Por Uma Vida Inteira
Eu tinha apenas três anos de uma existência meio cigana, quando meus pais, que até então arrastavam a única filha pelo mundo, compraram sua primeira casa na periferia da cidade de São Paulo. Há três décadas atrás o lugar era uma área rural em vias de urbanização. Fazendas e chácaras começavam a ser loteadas, surgiam as primeiras casas comerciais, o transporte, o sistema de água e esgoto, a energia elétrica passava a iluminar as primeiras ruas em formação.
O coração de toda aquela transformação parecia estar em um grande pátio, rodeado por altos pinheiros, que ficava do lado esquerdo da minha casa. Era uma empresa de transporte urbano, dali saiam os ônibus que cruzavam a região, ligando os bairros próximos ao centro da cidade.
Entre a minha casa e o pátio da transportadora estava a residência do Sr. Antônio e D. Eunice. Um terreno grande, com duas casas e um amplo salão onde funcionava uma oficina mecânica que realizava trabalhos a pedido da transportadora. Quando conheci aquele casal eu era uma criança, eles já eram casados, tinham cinco filhos e também já eram avós.
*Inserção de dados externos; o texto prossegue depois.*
## config.mk

```make
export PLATFORM = sky130hd
export DESIGN_NAME = uart_tx_arbiter
export DESIGN_NICKNAME = d
export VERILOG_FILES = /design/src/rtl/uart_tx_arbiter.sv
export SDC_FILE = /design/constraint.sdc
export NUM_CORES = 1
export LEC_CHECK = 0
export ABC_AREA = 0
export CORE_MARGIN = 2
export CORE_UTILIZATION = 25
export DETAILED_ROUTE_END_ITERATION = 7
export GPL_TIMING_DRIVEN = 0
export HOLD_SLACK_MARGIN = 0.03
export PLACE_DENSITY = 0.5
export SYNTH_ARGS = -nofsm -noshare
export SYNTH_HDL_FRONTEND = slang
export SYNTH_SLANG_ARGS = --single-unit
```

## constraint.sdc

```tcl
create_clock -name clk -period 2.2 [get_ports clk]
set_input_delay 0.22 -clock clk [delete_from_list [all_inputs] [get_ports clk]]
set_output_delay 0.22 -clock clk [all_outputs]
set_load 0.02 [all_outputs]
```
O tempo foi passando, os filhos e netos construíram suas casas e se mudaram, mas D. Eunice e Sr. Antônio sempre estiveram ali, supervisionando os trabalhos na oficina – que se manteve pequena, embora nunca tenha deixado de funcionar –, recebendo filhos, netos e bisnetos nos finais de semana. São pessoas simpáticas, educadas, de bom coração, porém discretas, todos eles.
Mas, a discrição, forçosamente, deixou de ocorrer em um certo início de noite. Eu chegava da rua quando me deparei com uma ambulância estacionada ao lado de casa. Sirenes ligadas, luzes vermelhas faiscando sobre o veículo do Resgate, pequena multidão na rua. D. Eunice havia sido atropelada em frente da própria casa. Sr. Antônio, desesperado diante da agonia da companheira, foi logo ao telefone e pediu socorro à família e aos bombeiros. O pobre homem parecia sofrer mais do que a mulher que quebrou uma das pernas em dois lugares.
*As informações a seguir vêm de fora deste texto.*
<file path="src/rtl/pnr_pkg.sv">
// pnr_pkg: shared definitions for the parallel nibble receiver.
//   NIBBLE_W      : width of one link nibble (4).
//   pnr_state_t   : assembly FSM state, IDLE = 1'b0, COLLECT = 1'b1.
//   pnr_word_w()  : word width derived from the nibble count.
package pnr_pkg;

   localparam int NIBBLE_W = 4;

   typedef logic [0:0] pnr_state_t;

   localparam pnr_state_t ST_IDLE    = 1'b0;  // count == 0
   localparam pnr_state_t ST_COLLECT = 1'b1;  // 1 <= count <= NIBBLES-1

   function automatic int pnr_word_w(input int nibbles);
      return NIBBLE_W * nibbles;
   endfunction

endpackage

</file>
<file path="src/rtl/parallel_nibble_receiver_if.sv">
// parallel_nibble_receiver_if: link-side nibble inputs and word-side
// valid/ready stream of the receiver.
//   data_in/in_valid/in_sof : nibble link (no backpressure)
//   in_par                  : even parity for data_in (PNR_PARITY_EN only)
//   out_data/out_valid      : head-of-FIFO word stream
//   out_ready               : consumer accept
// Modports: master = link source + word consumer, slave = the receiver.
// Optional macro: PNR_PARITY_EN adds in_par.
interface parallel_nibble_receiver_if #(parameter int W = 16);

   logic [3:0]   data_in;
   logic         in_valid;
   logic         in_sof;
`ifdef PNR_PARITY_EN
   logic         in_par;
`endif
   logic [W-1:0] out_data;
   logic         out_valid;
   logic         out_ready;

   modport master (
      output data_in, in_valid, in_sof,
`ifdef PNR_PARITY_EN
      output in_par,
`endif
      output out_ready,
      input  out_data, out_valid
   );

   modport slave (
      input  data_in, in_valid, in_sof,
`ifdef PNR_PARITY_EN
      input  in_par,
`endif
      input  out_ready,
      output out_data, out_valid
   );

endinterface

</file>
<file path="src/rtl/pnr_word_fifo.sv">
// pnr_word_fifo: small synchronous word FIFO.
//   clk, reset            : clock, synchronous active-high reset
//   push/push_data/full   : write side; a push while full is dropped unless
//                           a pop happens on the same edge
//   pop/head/empty        : read side; pop while empty is ignored
//   level                 : occupancy, from pointers carrying one extra bit
module pnr_word_fifo #(
   parameter int WIDTH = 16,
   parameter int DEPTH = 2
) (
   input  logic                     clk,
   input  logic                     reset,
   input  logic                     push,
   input  logic [WIDTH-1:0]         push_data,
   output logic                     full,
   input  logic                     pop,
   output logic [WIDTH-1:0]         head,
   output logic                     empty,
   output logic [$clog2(DEPTH):0]   level
);

   localparam int AW = $clog2(DEPTH);

   logic [WIDTH-1:0] mem_q [DEPTH];
   logic [WIDTH-1:0] mem_d [DEPTH];
   logic [AW:0]      wr_q, wr_d, rd_q, rd_d;
   logic             push_ok, pop_ok;

   always_comb begin
      level   = wr_q - rd_q;
      full    = (level == (AW+1)'(DEPTH));
      empty   = (level == '0);
      pop_ok  = pop && !empty;
      // A pop on the same edge frees the slot the push needs.
      push_ok = push && (!full || pop_ok);
      head    = mem_q[rd_q[AW-1:0]];

      mem_d = mem_q;
      if (push_ok) mem_d[wr_q[AW-1:0]] = push_data;
      wr_d = wr_q + (AW+1)'(push_ok);
      rd_d = rd_q + (AW+1)'(pop_ok);
   end

   // Storage is cleared too so head reads 0 straight out of reset.
   always_ff @(posedge clk) begin
      if (reset) begin
         wr_q <= '0;
         rd_q <= '0;
         for (int i = 0; i < DEPTH; i++) mem_q[i] <= '0;
      end else begin
         wr_q  <= wr_d;
         rd_q  <= rd_d;
         mem_q <= mem_d;
      end
   end

endmodule

</file>
<file path="src/rtl/parallel_nibble_receiver.sv">
// parallel_nibble_receiver: reassembles 4-bit link nibbles, LSB nibble
// first, into W = 4*NIBBLES bit words and buffers them in a DEPTH-entry FIFO
// presented on a valid/ready stream.
//   clk, reset : clock, synchronous active-high reset
//   link       : slave side of parallel_nibble_receiver_if (nibbles in,
//                words out)
//   level      : FIFO occupancy
//   overflow   : sticky, completed word dropped on a full FIFO
//   sync_err   : sticky, in_sof seen while a partial word was held
//   par_err    : sticky parity failure (PNR_PARITY_EN only)
// Optional macro: PNR_PARITY_EN adds the in_par check and par_err.
module parallel_nibble_receiver
   import pnr_pkg::*;
#(
   parameter int NIBBLES = 4,
   parameter int DEPTH   = 2
) (
   input  logic                     clk,
   input  logic                     reset,
   parallel_nibble_receiver_if.slave link,
   output logic [$clog2(DEPTH):0]   level,
   output logic                     overflow,
`ifdef PNR_PARITY_EN
   output logic                     par_err,
`endif
   output logic                     sync_err
);

   localparam int W  = pnr_word_w(NIBBLES);
   localparam int CW = $clog2(NIBBLES) + 1;

   pnr_state_t     state_q, state_d;
   logic [CW-1:0]  cnt_q, cnt_d;
   logic [W-1:0]   word_q, word_d;
   logic           overflow_q, overflow_d;
   logic           sync_err_q, sync_err_d;
   logic           push;
   logic           fifo_full, fifo_empty, pop_ok;

   assign pop_ok = link.out_ready && !fifo_empty;

   always_comb begin
      state_d    = state_q;
      cnt_d      = cnt_q;
      word_d     = word_q;
      sync_err_d = sync_err_q;
      push       = 1'b0;

      if (link.in_valid) begin
         if (state_q == ST_IDLE || link.in_sof) begin
            // Fresh word: a sof mid-word throws the partial word away.
            if (state_q == ST_COLLECT) sync_err_d = 1'b1;
            word_d              = '0;
            word_d[NIBBLE_W-1:0] = link.data_in;
            if (NIBBLES == 1) begin
               push    = 1'b1;
               state_d = ST_IDLE;
               cnt_d   = '0;
            end else begin
               state_d = ST_COLLECT;
               cnt_d   = CW'(1);
            end
         end else begin
            for (int i = 1; i < NIBBLES; i++)
               if (cnt_q == CW'(i)) word_d[i*NIBBLE_W +: NIBBLE_W] = link.data_in;
            if (cnt_q == CW'(NIBBLES-1)) begin
               push    = 1'b1;
               state_d = ST_IDLE;
               cnt_d   = '0;
            end else begin
               cnt_d   = cnt_q + CW'(1);
            end
         end
      end

      overflow_d = overflow_q | (push && fifo_full && !pop_ok);
   end

   always_ff @(posedge clk) begin
      if (reset) begin
         state_q    <= ST_IDLE;
         cnt_q      <= '0;
         word_q     <= '0;
         overflow_q <= 1'b0;
         sync_err_q <= 1'b0;
      end else begin
         state_q    <= state_d;
         cnt_q      <= cnt_d;
         word_q     <= word_d;
         overflow_q <= overflow_d;
         sync_err_q <= sync_err_d;
      end
   end

`ifdef PNR_PARITY_EN
   logic par_err_q, par_err_d;

   // Even parity across nibble + parity bit; the nibble is kept regardless.
   always_comb par_err_d = par_err_q | (link.in_valid && ^{link.data_in, link.in_par});

   always_ff @(posedge clk) begin
      if (reset) par_err_q <= 1'b0;
      else       par_err_q <= par_err_d;
   end

   assign par_err = par_err_q;
`endif

   // The word is pushed on the edge that captures its last nibble.
   pnr_word_fifo #(.WIDTH(W), .DEPTH(DEPTH)) u_fifo (
      .clk       (clk),
      .reset     (reset),
      .push      (push),
      .push_data (word_d),
      .full      (fifo_full),
      .pop       (link.out_ready),
      .head      (link.out_data),
      .empty     (fifo_empty),
      .level     (level)
   );

   assign link.out_valid = !fifo_empty;
   assign overflow       = overflow_q;
   assign sync_err       = sync_err_q;

endmodule

</file>
<file path="src/flat_wrapper.sv">
// flat-port wrapper written by rule: the top's interface ports become plain ports
module parallel_nibble_receiver_flat import pnr_pkg::*;
#(
   parameter int NIBBLES = 4,
   parameter int DEPTH   = 2
)
  (clk, reset, level, overflow, sync_err, link_data_in, link_in_valid, link_in_sof, link_out_ready, link_out_data, link_out_valid);
  parallel_nibble_receiver_if #(.W(16)) link_i ();
  input  logic clk;
  input  logic reset;
  output logic [$clog2(DEPTH):0] level;
  output logic overflow;
  output logic sync_err;
  input wire logic [$bits(link_i.data_in)-1:0] link_data_in;
  input wire logic [$bits(link_i.in_valid)-1:0] link_in_valid;
  input wire logic [$bits(link_i.in_sof)-1:0] link_in_sof;
  input wire logic [$bits(link_i.out_ready)-1:0] link_out_ready;
  output wire logic [$bits(link_i.out_data)-1:0] link_out_data;
  output wire logic [$bits(link_i.out_valid)-1:0] link_out_valid;
  assign link_i.data_in = link_data_in;
  assign link_i.in_valid = link_in_valid;
  assign link_i.in_sof = link_in_sof;
  assign link_i.out_ready = link_out_ready;
  assign link_out_data = link_i.out_data;
  assign link_out_valid = link_i.out_valid;
  parallel_nibble_receiver #(.NIBBLES(NIBBLES), .DEPTH(DEPTH)) u_core (.clk(clk), .reset(reset), .link(link_i), .level(level), .overflow(overflow), .sync_err(sync_err));
endmodule
</file>
<file path="config.mk">
export PLATFORM = sky130hd
export DESIGN_NAME = parallel_nibble_receiver_flat
export DESIGN_NICKNAME = d
export VERILOG_FILES = /design/src/rtl/pnr_pkg.sv /design/src/rtl/parallel_nibble_receiver_if.sv /design/src/rtl/pnr_word_fifo.sv /design/src/rtl/parallel_nibble_receiver.sv /design/src/flat_wrapper.sv
export SDC_FILE = /design/constraint.sdc
export NUM_CORES = 1
export LEC_CHECK = 0
export BUFFER_PORTS_ARGS = -buffer_cell sky130_fd_sc_hd__buf_2
export CAP_MARGIN = 20
export CORE_MARGIN = 2
export CORE_UTILIZATION = 40
export DETAILED_ROUTE_END_ITERATION = 8
export GPL_TIMING_DRIVEN = 1
export MAX_ROUTING_LAYER = met4
export REMOVE_ABC_BUFFERS = 1
export SETUP_SLACK_MARGIN = 0.2
export SLEW_MARGIN = 20
export SYNTH_ARGS = -nofsm -noshare
export SYNTH_HDL_FRONTEND = slang
export SYNTH_HIERARCHICAL = 1
export SYNTH_SLANG_ARGS = --single-unit
</file>
<file path="constraint.sdc">
create_clock -name clk -period 2.2 [get_ports clk]
set_input_delay 0.22 -clock clk [delete_from_list [all_inputs] [get_ports clk]]
set_output_delay 0.22 -clock clk [all_outputs]
set_load 0.02 [all_outputs]
</file>
# Word-level counts from Yosys, hierarchy flattened
# Cells that the tools add are included.
# W data, S select, Z words.
[op_classes]
eq_ne = 4
add_sub_neg = 4
order_cmp = 3
n_bitwise = 4
mux = 19
n_reduce_logical = 14
[op_table]
columns = ["cell", "n"]
rows = [
  ["$mux W16", 5],
  ["$bwmux W32", 1],
  ["$demux W16 S1", 1],
  ["$mux W4", 4],
  ["$mux W12", 1],
  ["$eq A3 B2 Y1 const B", 2],
  ["$mux W3", 2],
  ["$logic_and A1 B1 Y1", 5],
  ["$mux W1", 5],
  ["$add A2 B1 Y2", 2],
  ["$ge A2 B2 Y1 const B", 2],
  ["$not A1 Y2", 2],
  ["$add A3 B1 Y3 const B", 1],
  ["$eq A3 B1 Y1 const B", 1],
  ["$logic_not A1 Y1", 3],
  ["$reduce_and A3 Y1", 1],
  ["$eq A2 B2 Y1 const B", 1],
  ["$logic_not A2 Y1", 1],
  ["$logic_or A1 B1 Y1", 2],
  ["$lt A2 B1 Y1 const B", 1],
  ["$reduce_and A2 Y1", 1],
  ["$reduce_bool A2 Y1", 1],
  ["$sub A2 B2 Y2", 1],
  ["$not A1 Y1", 1],
  ["$or A1 B1 Y1", 1],
]
[totals]
output_inout_bits = 21
reg_bits = 58

# Depth between registers and ports, before layout
# Gate-level depths: netlist of the first run.
[logic_depth]
ltp_word = 7
ltp_mapped = 10

# Cells and area by module
# Netlist of the first run, hierarchy kept.
[modules_own_cells]
columns = ["mod", "cells_per_inst", "area_each_um2", "instances", "seq_area_each_um2"]
rows = [
  ["pnr_word_fifo", 144, 1626.6, 1, 720.7],
  ["parallel_nibble_receiver", 118, 1012.2, 1, 440.4],
]

# Worst setup path after synthesis of the first run
# No wires, ideal clock.
[synth_timing]
path_kind = "register -> register"
from = "reg u_core.u_fifo.wr_q[0]"
to = "reg u_core.u_fifo.wr_q[1]"
t_arrival_ns = 1.746
required_ns = 2.084
setup_slack_ns = 0.338
synth_period_minus_slack_ns = 1.862
stages_incl_launch_ff = 10
path_cell_list = "dfxtp_1 > inv_1 > ha_1 > inv_1 > o31a_1 > ha_1 > buf_6 > buf_8 > xnor2_1 > nor2_1"
[synth_between]
elab_chain_len = 7
elab_cells_between_ends = 9
cone_classes = "2 x add/sub; 1 x eq/ne; 6 x reduce/logical"
[synth_lines]
columns = ["element", "line", "rtl"]
rows = [
  ["start: declaration", "pnr_word_fifo.sv:26", "logic [AW:0] wr_q, wr_d, rd_q, rd_d;"],
  ["start signal: assignment", "pnr_word_fifo.sv:51", "wr_q <= wr_d;"],
  ["$sub A2 B2 Y2 *", "pnr_word_fifo.sv:30", "level = wr_q - rd_q;"],
  ["via level[0]", "flat_wrapper.sv:11", "output logic [$clog2(DEPTH):0] level;"],
  ["$logic_not A2 Y1", "pnr_word_fifo.sv:32", "empty = (level == '0);"],
  ["$logic_not A1 Y1", "pnr_word_fifo.sv:33", "pop_ok = pop && !empty;"],
  ["$logic_and A1 B1 Y1", "pnr_word_fifo.sv:33", ""],
  ["$logic_or A1 B1 Y1 *", "pnr_word_fifo.sv:35", "push_ok = push && (!full || pop_ok);"],
  ["$logic_and A1 B1 Y1 *", "pnr_word_fifo.sv:35", ""],
  ["$add A2 B1 Y2 *", "pnr_word_fifo.sv:40", "wr_d = wr_q + (AW+1)'(push_ok);"],
]
# Mark *: on every way through the listed nets, which the timed path passes. The rest lies on a longest branch.
# A chain may end at the register's enable or synchronous reset.

# Worst setup path after layout of the first run
[layout_timing]
from = "reg u_core.cnt_q[0]"
to = "reg u_core/u_fifo/mem_q[29] (netlist name)"
[layout_between]
elab_chain_len = 5
elab_cells_between_ends = 9
cone_classes = "1 x eq/ne; 7 x mux; 1 x reduce/logical"
[layout_lines]
columns = ["element", "line", "rtl"]
rows = [
  ["start: declaration", "parallel_nibble_receiver.sv:33", "logic [CW-1:0] cnt_q, cnt_d;"],
  ["start signal: assignment", "parallel_nibble_receiver.sv:88", "cnt_q <= cnt_d;"],
  ["$eq A3 B2 Y1", "parallel_nibble_receiver.sv:66", "if (cnt_q == CW'(NIBBLES-1)) begin"],
  ["$mux W1", "parallel_nibble_receiver.sv:66", ""],
  ["$mux W1", "parallel_nibble_receiver.sv:50", "if (state_q == ST_IDLE || link.in_sof) begin"],
  ["$mux W1", "parallel_nibble_receiver.sv:49", "if (link.in_valid) begin"],
  ["via u_core.push", "parallel_nibble_receiver.sv:37", "logic push;"],
  ["$logic_and A1 B1 Y1", "pnr_word_fifo.sv:35", ""],
  ["end signal: assignment", "pnr_word_fifo.sv:53", "mem_q <= mem_d;"],
  ["end: declaration", "pnr_word_fifo.sv:24", "logic [WIDTH-1:0] mem_q [DEPTH];"],
]
# The timed path passes the listed nets, and every way through them passes these cells.

==> impl_metrics.toml, run 1 <==
[pwr]
switching_share = 0.228
seqPwrFrac = 0.532
pwr-share-comb = 0.047
power_density_nw_per_um2 = 655
p_leak_nw = 1.30
netSwitchingPower_w = 0.000457
irDropWorstVdd_uv = 367
intPower_w = 0.00155
clockPowerShare = 0.421
power_w = 0.00200

[routing]
wl_um = 5190
route.vias.total = 1853
viasPerCell = 4.90
drcViolationCount = 0
drtIter0Drc = 72
avgRoutedWirePerCell_um = 13.7
ant_nets = 0
first_pass_iters = 4

[logic_synthesis]
synth_area_um2 = 2640
synth_compound_area_frac = 0.0725
yosysUniqueCellTypes = 35
synth-xor-area-share = 0.0161
synth_top_family_by_area = "multiplexers"
yosys_warnings = 6
syn_area_per_cell_um2 = 10.1
ys_ff_latch = 58
muxShareOfSynthArea = 0.234
syn_inst = 262
synth_adder_area_share = 0.0332
synth-simple-area-share = 0.135
ys_seq_area_frac = 0.440

[clocking]
hold_buffers = 0
cts_root_buf = "clkbuf_8"
numClockSinks = 58
cts_max_level = 3
cts_tree = "built"
cts-buffers-inserted = 9
worstSkewPairLatency_ns = 0.33
clkTransAtPathRegs_ns = 0.06
clockBufferDepth = 2

[floorplan]
row_count = 29
start_util = 0.416
die-area_um2 = 7260
pin_count = 30
die_h_um = 85.2
core_um2 = 6350
chipWidth_um = 85.2

[place]
dp_slack_ns = 0.284
dpl.hpwl_um = 3460
gp_congestion = 0.761
dpl.cell_count = 360
portBuffers = 29

[global_route]
gr-usage-all-layers = 0.156
overflow = 0
top_usage_layer = "met2"
grt_pass1_vias = 1805
grt_max_degree = 27
use_met2 = 0.224
gr-usage-met1 = 0.195
grt_pass1_wl_um = 8410
antenna_found_initial = 0
grt.met3_usage = 0.0681

[worst_setup_path]
crit_arrival_ns = 2.11
r2r_start = "u_core/cnt_q[0]"
start_kind = "flip-flop"
crit_type = "reg -> reg"
cp-end-kind = "flip-flop"
crit_path_max_fanout = 6
critPathLaunch = "u_core/cnt_q[0]"
cp_data_required_time_ns = 2.42

[cells_and_area]
area_delta_synth_final_pct = 15.9
layout-drive-gt1-share = 0.266
layoutNonFillerInstCount = 378
final_nets = 313
fin_util = 0.482
n_antenna_cell = 0

[timing]
fmax_ghz = 0.529
period_minus_slack_ns = 1.89
fin_hold_ws_ns = 0.170
rsz0062_at_grt = "yes"
slew_violations = 0
relSlewSlack = 0.620
worst_slew_pin_slew_ns = 0.568
skew_ns = 0.00545
timing.final.crit_share = 0.860
fin_ws_ns = 0.309
final-setup-viol-count = 0
final_hold_viol_count = 0

[outcome]
status = "finished, final reports clean"

[worst_hold_path]
worstHoldStart = "link_in_sof"
hold_class = "in -> reg"

[run]
maxCapViolations = 0
synth_stat cells:
cell type | n | share of area
nand2_1 | 6 | 0.0085
mux2_4 | 10 | 0.057
buf_2 | 6 | 0.011
nand3b_1 | 2 | 0.0057
buf_12 | 1 | 0.0076
o31ai_1 | 1 | 0.0028
inv_2 | 2 | 0.0028
nor3_1 | 1 | 0.0019
xnor2_1 | 3 | 0.010
clkbuf_1 | 2 | 0.0028
mux2_2 | 6 | 0.026
o32ai_1 | 4 | 0.013
nand3_1 | 4 | 0.0076
xnor2_2 | 1 | 0.0062
buf_6 | 4 | 0.017
nand2b_1 | 7 | 0.017
nor2b_1 | 2 | 0.0047
o31a_1 | 1 | 0.0033
o21ai_0 | 6 | 0.011
nor2_1 | 55 | 0.078
a211oi_1 | 3 | 0.0085
a31oi_1 | 1 | 0.0024
and2_1 | 1 | 0.0024
a22o_1 | 4 | 0.013
a21o_2 | 1 | 0.0033
inv_1 | 11 | 0.016
mux2i_1 | 40 | 0.15
and2b_2 | 1 | 0.0033
and3b_1 | 1 | 0.0033
buf_8 | 2 | 0.011
dfxtp_1 | 58 | 0.44
or4_1 | 1 | 0.0028
a21oi_1 | 6 | 0.011
ha_1 | 7 | 0.033
a21boi_0 | 1 | 0.0028
state kept, by name (all words and copies together) (netlist names):
signal,flops
u_core/sync_err,1
u_core/state_q,1
u_core/u_fifo/mem_q,32
u_core/overflow,1
u_core/cnt_q,3
u_core/u_fifo/rd_q,2
u_core/u_fifo/wr_q,2
u_core/word_q,16
path summary, 6_finish.rpt:
path	end	depth (start not counted)	slack [ns]
worst min-delay path	u_core/sync_err	3	0.17
worst min register to register	u_core/overflow	2	0.46
worst max-delay path	u_core/u_fifo/mem_q[29]	9	0.31
worst max register to register	u_core/u_fifo/mem_q[29]	9	0.31
final cells by class:
type,count,area [um2]
multi-input combinational,176,1320
inverter,13,48.8
fill,624,3290
clock buffer,12,155
tap,77,96.3
sequential,58,1160
clock inverter,3,15.0
timing repair buffer,39,262
worst max-delay path: stages, from the launching register on:
cell     delay [ns]
dfxtp_1        0.36
ha_2           0.21
and3b_1        0.15
nand2_1        0.08
inv_2          0.10
o31a_1         0.21
ha_2           0.23
buf_6          0.16
mux2i_1        0.22
nor2_1         0.06
kinds of logic after synthesis:
family | after synthesis
buf+inv | 28
fa+ha+maj | 7
xor+xnor | 4
simple gates | 81
compound gates | 28
flops | 58
mux | 56
cells in the final DEF (no fill, tap or decap), types with 2 or more instances in the layout:
| cell type | n |
|---|---|
| buf_2 | 29 |
| mux2_4 | 10 |
| clkbuf_8 | 11 |
| xnor2_1 | 3 |
| nand2_1 | 6 |
| a211oi_1 | 3 |
| mux2i_1 | 39 |
| dfxtp_1 | 56 |
| a21oi_1 | 6 |
| o21ai_0 | 6 |
| nor2b_1 | 2 |
| a22o_1 | 4 |
| ha_2 | 2 |
| inv_1 | 11 |
| buf_4 | 6 |
| mux2_2 | 6 |
| o32ai_1 | 4 |
| inv_2 | 2 |
| ha_1 | 4 |
| nor2_1 | 55 |
| clkinv_2 | 3 |
| nand2b_1 | 7 |
| nand3_1 | 4 |
| nand3b_1 | 2 |
| dfxtp_2 | 2 |
metal layers:
metal | up-vias | share of wire | wire (um)
li1 | 956 | - | -
met1 | 856 | 0.51 | 2650
met2 | 34 | 0.43 | 2240
met3 | 7 | 0.045 | 233
met4 | 0 | 0.012 | 63
met5 | - | 0 | 0
through the flow:
step | area (um2) | TNS (ns)
floorplan | 2510 | -12.86
global placement | 2810 | 0
detailed placement | 2810 | 0
CTS | 2980 | 0
global route | 3060 | 0
finish | 3060 | 0
power groups by stage:
| stage | registers (W) | clock network [W] | logic (W) |
|---|---|---|---|
| 2_1_floorplan | 0.00109 | 0 | 0.0000450 |
| 3_3_place_gp | 0.00109 | 0 | 0.0000937 |
| 3_5_place_dp | 0.00109 | 0 | 0.0000932 |
| 4_1_cts | 0.00106 | 0.000876 | 0.0000938 |
| 5_1_grt | 0.00107 | 0.000921 | 0.000104 |
| 6_report | 0.00107 | 0.000844 | 0.0000939 |
what timing repair did:
action / CTS / global route
setup endpoints to repair: 0 / 33
endpoints found under the hold margin: 0 / 0
buffers inserted: 0 / 2
resized for setup: 0 / 10
Power figures use the tool's default switching activity.
==> inputs of run 2 (changes only) <==
--- a/config.mk
+++ b/config.mk
@@ -12,7 +12,6 @@
 export DETAILED_ROUTE_END_ITERATION = 8
 export GPL_TIMING_DRIVEN = 1
 export MAX_ROUTING_LAYER = met4
-export REMOVE_ABC_BUFFERS = 1
 export SETUP_SLACK_MARGIN = 0.2
 export SLEW_MARGIN = 20
 export SYNTH_ARGS = -nofsm -noshare
==> run 2 against run 1 <==
Net effect: critical path depth unchanged; core utilization grew 0.69 points; sequential power is essentially flat; sequential share of layout area fell by 0.50 points; clock skew up 0.0035 ns; cell count rose by 0.79%; wire length up 4.2%; largest power group is now the clock network; highest routed layer unchanged.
Ela foi levada ao hospital, onde permaneceu por quase um mês. Ele pareceu envelhecer décadas naqueles poucos dias. Embora idoso, até o acidente conservava os cabelos escuros e uma aparência saudável que, de uma hora para outra, pareceu sugada pelo medo da perda. Sr. Antônio parecia frágil, perdido e tornei-me mais amiga dele naquelas semanas do que em três décadas. Sempre que o via sentado diante da oficina, olhando para o nada, eu perguntava como estava sua esposa. Ele se animava a contar o que havia dito o médico, sua apreensão pela situação da D. Eunice que “não tomava leite, nem água e estava com osteoporose”. A pobre senhora com mais de oitenta anos ficaria em cadeira de rodas, sabe-se lá por quanto tempo, e por pura teimosia, pois ele havia dito tantas vezes para ela que “tomar bastante leite é importante, mas ela sempre dizia que não gostava”.
Naqueles dias fiquei sabendo que aquele casal havia se conhecido a vida inteira. Se casaram quando ela tinha apenas 15 anos e ele 18, e não sabiam o que era viver um sem o outro. Por isso os cabelos do S. Antônio, que foram escuros desde sempre, embranqueceram de saudades antecipadas da companheira de uma vida inteira. Ela retornou ao lar, fraquinha e na cadeira de rodas, ele continuou com os cabelos brancos e o olhar perdido de quem havia se conscientizado da urgência do tempo.